以中温淀粉酶ZD2的基因片段为模板,利用上述引物用GeneMorph II随机突变PCR试剂盒(博迈斯)进行PCR扩增;胶回收PCR产物,EcoRI、Not I进行酶切处理后与经同样酶切后的pET21a载体连接,转化至大肠杆菌BL21(DE3)中,涂布于LB+Amp平板,37℃倒置培养;待转化子出现后,用牙签逐个挑至96孔板,每个孔中加入150 ul含有0.1mM IPTG的LB+Amp培养基,37℃、220 rpm培养6 h左右,离心弃上清,菌体用缓冲液重悬,反复冻融破壁,获得含有中温淀粉酶的大肠杆菌细胞裂解液;再将细胞裂解液离心,取上清液,分别进行淀粉酶活力测定和蛋白含量测定,计算不同突变子的比活力水平。
实验结果表明,有些突变对中温淀粉酶ZD2的比活力没有影响,有些突变甚至使其比活力变得更低了。最终,申请人筛选到能显著提高中温淀粉酶ZD2比活力的突变位点:R104Q,E185G,G308V和Y347R。
将含R104Q单点突变的淀粉酶突变体命名为ZD2-1,其氨基酸序列为SEQ ID NO:3;
将含E185G单点突变的淀粉酶突变体命名为ZD2-2,其氨基酸序列为SEQ ID NO:4;
将含G308V单点突变的淀粉酶突变体命名为ZD2-3,其氨基酸序列为SEQ ID NO:5;
将含Y347R单点突变的淀粉酶突变体命名为ZD2-4,其氨基酸序列为SEQ ID NO:6。
用引物1(F)和引物1(R)对上述各突变体进行PCR扩增,PCR条件为:94℃变性5min;然后94℃变性30s,56℃复性30s,72℃延伸1min30s,35个循环后,72℃保温10min。各突变体基因长度与ZD2基因相同,全长1488bp。
实施例3、表达重组中温淀粉酶基因的毕赤酵母工程菌的构建
1、重组质粒的构建
将中温淀粉酶基因ZD2以及四个突变体基因(ZD2-1、ZD2-2、ZD2-3、ZD2-4)分别用限制性内切酶EcoR I和Not I进行双酶切,将表达载体pPIC9K使用同样的限制性内切酶进行双酶切,100 μl酶切体系如下:基因片段/载体40 μl、10×H buffer 10 μl、10×BSA 10μl、EcoR I 5 μl、Not I 5 μl、ddH2O 30 μl。37℃酶切4 h后,琼脂糖凝胶电泳回收。

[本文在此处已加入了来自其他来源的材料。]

File: src/rtl/bus_cmd_gen.sv
module bus_cmd_gen (
  input  logic       clk,
  input  logic       rst,
  input  logic [2:0] bus_stat,
  input  logic       rdy,
  output logic       ale,
  output logic       den,
  output logic       dt_tx,
  output logic       mrd_n,
  output logic       mwr_n,
  output logic       iord_n,
  output logic       iowr_n,
  output logic       inta_n,
  output logic       amwr_n,
  output logic       aiowr_n
);

  localparam logic [2:0] ST_IACK = 3'b000;
  localparam logic [2:0] ST_IORD = 3'b001;
  localparam logic [2:0] ST_IOWR = 3'b010;
  localparam logic [2:0] ST_HALT = 3'b011;
  localparam logic [2:0] ST_CODE = 3'b100;
  localparam logic [2:0] ST_MRD  = 3'b101;
  localparam logic [2:0] ST_MWR  = 3'b110;
  localparam logic [2:0] ST_IDLE = 3'b111;

  typedef enum logic [2:0] {PH_IDLE, PH_T1, PH_T2, PH_T3, PH_TW, PH_T4} phase_t;

  phase_t     ph;
  logic [2:0] stat_q;
  logic [2:0] code;
  logic       start;

  assign start = (stat_q == ST_IDLE) && (bus_stat != ST_IDLE) && (bus_stat != ST_HALT)
              && (ph == PH_IDLE || ph == PH_T4);

  always_ff @(posedge clk) begin
    if (rst) begin
      ph     <= PH_IDLE;
      stat_q <= ST_IDLE;
      code   <= ST_IDLE;
    end else begin
      stat_q <= bus_stat;
      if (start) code <= bus_stat;
      case (ph)
        PH_IDLE: if (start) ph <= PH_T1;
        PH_T1:   ph <= PH_T2;
        PH_T2:   ph <= PH_T3;
        PH_T3:   ph <= rdy ? PH_T4 : PH_TW;
        PH_TW:   ph <= rdy ? PH_T4 : PH_TW;
        PH_T4:   ph <= start ? PH_T1 : PH_IDLE;
        default: ph <= PH_IDLE;
      endcase
    end
  end

  logic cmd_win, wr_win, is_wr;
  assign cmd_win = (ph == PH_T2) || (ph == PH_T3) || (ph == PH_TW);
  assign wr_win  = (ph == PH_T3) || (ph == PH_TW);
  assign is_wr   = (code == ST_IOWR) || (code == ST_MWR);

  assign ale     = (ph == PH_T1);
  assign den     = cmd_win || (ph == PH_T4);
  assign dt_tx   = is_wr && (ph != PH_IDLE);
  assign mrd_n   = !(((code == ST_CODE) || (code == ST_MRD)) && cmd_win);
  assign iord_n  = !((code == ST_IORD) && cmd_win);
  assign inta_n  = !((code == ST_IACK) && cmd_win);
  assign mwr_n   = !((code == ST_MWR) && wr_win);
  assign iowr_n  = !((code == ST_IOWR) && wr_win);
  assign amwr_n  = !((code == ST_MWR) && cmd_win);
  assign aiowr_n = !((code == ST_IOWR) && cmd_win);

  logic [4:0] cmd_low;
  assign cmd_low = ~{mrd_n, mwr_n, iord_n, iowr_n, inta_n};

  a_r3_ale_single: assert property (@(posedge clk) disable iff (rst) ale |=> !ale);
  a_r5_early_write_leads: assert property (@(posedge clk) disable iff (rst)
    $fell(mwr_n) |-> !$past(amwr_n));
  a_r5_early_io_leads: assert property (@(posedge clk) disable iff (rst)
    $fell(iowr_n) |-> !$past(aiowr_n));
  a_r12_one_cmd: assert property (@(posedge clk) disable iff (rst) $onehot0(cmd_low));
  a_r6_den_with_cmd: assert property (@(posedge clk) disable iff (rst) (|cmd_low) |-> den);
  a_r7_read_receives: assert property (@(posedge clk) disable iff (rst)
    (!mrd_n || !iord_n || !inta_n) |-> !dt_tx);
  a_r8_wait_holds: assert property (@(posedge clk) disable iff (rst)
    (wr_win && !rdy && (|cmd_low)) |=> $stable(cmd_low));

endmodule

将双酶切后的中温淀粉酶基因片段分别与表达载体pPIC9K连接,连接体系如下:表达载体pPIC9K双酶切产物5 μl、中温淀粉酶基因双酶切产物3 μl、10×T4 ligasebuffer 1 μl、T4 ligase 1 μl。22 ℃连接过夜,转化到大肠杆菌DH5α,挑取转化子测序验证。将测序验证正确的转化子转接到LB+Amp液体培养基中,37℃过夜培养,提取质粒,即为重组酵母表达质粒。
2、转化与筛选
将上述构建的重组酵母表达质粒分别用Sal I进行线性化,线性化产物用柱纯化试剂盒纯化后,通过电穿孔法转化毕赤酵母GS115,涂布MD平板。在MD平板上生长出的菌落即为重组表达中温淀粉酶ZD2或其突变体的毕赤酵母工程菌株,然后涂布含不同浓度遗传霉素G418的YPD平板上筛选多拷贝的转化子。
3、摇瓶发酵验证
挑取单个多拷贝转化子分别接入BMGY培养基中,30℃、220rpm振荡培养24小时后,再转入BMMY培养基中,30℃、220rpm振荡培养,每24h添加0.5%的甲醇。诱导表达4d后,离心去除菌体,将上清液分别进行中温淀粉酶活力测定和蛋白含量测定,计算比活力,具体结果见表1。
表1 中温淀粉酶突变体的比活力
中温淀粉酶 | 比活力(U/mg) |
野生型ZD2 | 1026.7 |
突变体ZD2-1 | 1447.5 |
突变体ZD2-2 | 3397.5 |
突变体ZD2-3 | 2925.9 |
突变体ZD2-4 | 2426.2 |
从表1的结果可知,在摇瓶水平下,表达野生型中温淀粉酶ZD2的转化子中发酵上清液的比活力最高达到1026.7U/mg;而表达淀粉酶单点突变体的转化子中发酵上清液的比活力最高达到1447.5-3397.5U/mg,比野生型提高了41.0%-230.9%;其中,含E185G单点突变的突变体ZD2-2,其比活力最高,达3397.5 U/mg,取得了意料不到的技术效果。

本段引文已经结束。